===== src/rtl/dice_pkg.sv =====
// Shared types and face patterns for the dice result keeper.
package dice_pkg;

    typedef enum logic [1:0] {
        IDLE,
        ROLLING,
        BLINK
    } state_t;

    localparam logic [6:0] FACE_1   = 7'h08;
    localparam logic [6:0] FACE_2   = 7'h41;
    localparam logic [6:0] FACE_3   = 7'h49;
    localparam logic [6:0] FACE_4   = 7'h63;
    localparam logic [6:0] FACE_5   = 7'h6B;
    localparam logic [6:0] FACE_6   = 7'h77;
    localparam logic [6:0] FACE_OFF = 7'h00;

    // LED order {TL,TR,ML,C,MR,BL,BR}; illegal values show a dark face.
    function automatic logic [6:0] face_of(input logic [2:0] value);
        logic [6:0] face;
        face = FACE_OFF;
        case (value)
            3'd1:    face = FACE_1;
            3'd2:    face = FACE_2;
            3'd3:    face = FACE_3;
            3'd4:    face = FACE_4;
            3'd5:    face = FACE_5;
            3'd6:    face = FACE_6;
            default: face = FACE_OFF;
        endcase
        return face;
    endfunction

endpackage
- - -
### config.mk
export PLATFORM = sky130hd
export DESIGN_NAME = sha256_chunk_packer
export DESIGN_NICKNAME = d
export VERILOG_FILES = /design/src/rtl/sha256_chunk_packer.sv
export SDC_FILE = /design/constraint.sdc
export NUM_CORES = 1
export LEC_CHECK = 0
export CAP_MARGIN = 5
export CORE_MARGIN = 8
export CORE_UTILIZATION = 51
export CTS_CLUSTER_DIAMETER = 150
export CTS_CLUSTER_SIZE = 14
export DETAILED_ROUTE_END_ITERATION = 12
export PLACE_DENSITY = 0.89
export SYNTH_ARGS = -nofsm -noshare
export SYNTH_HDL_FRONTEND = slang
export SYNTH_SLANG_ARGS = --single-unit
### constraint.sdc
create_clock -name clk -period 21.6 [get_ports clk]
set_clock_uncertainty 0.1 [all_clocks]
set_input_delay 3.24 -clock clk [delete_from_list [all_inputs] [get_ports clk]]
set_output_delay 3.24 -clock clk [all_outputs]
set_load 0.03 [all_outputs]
- - -
EXERCISE PROMPT: From the entries above, copy out every line where the string "constraint" appears.

OUTPUT OF THE TASK:
export SDC_FILE = /design/constraint.sdc
### constraint.sdc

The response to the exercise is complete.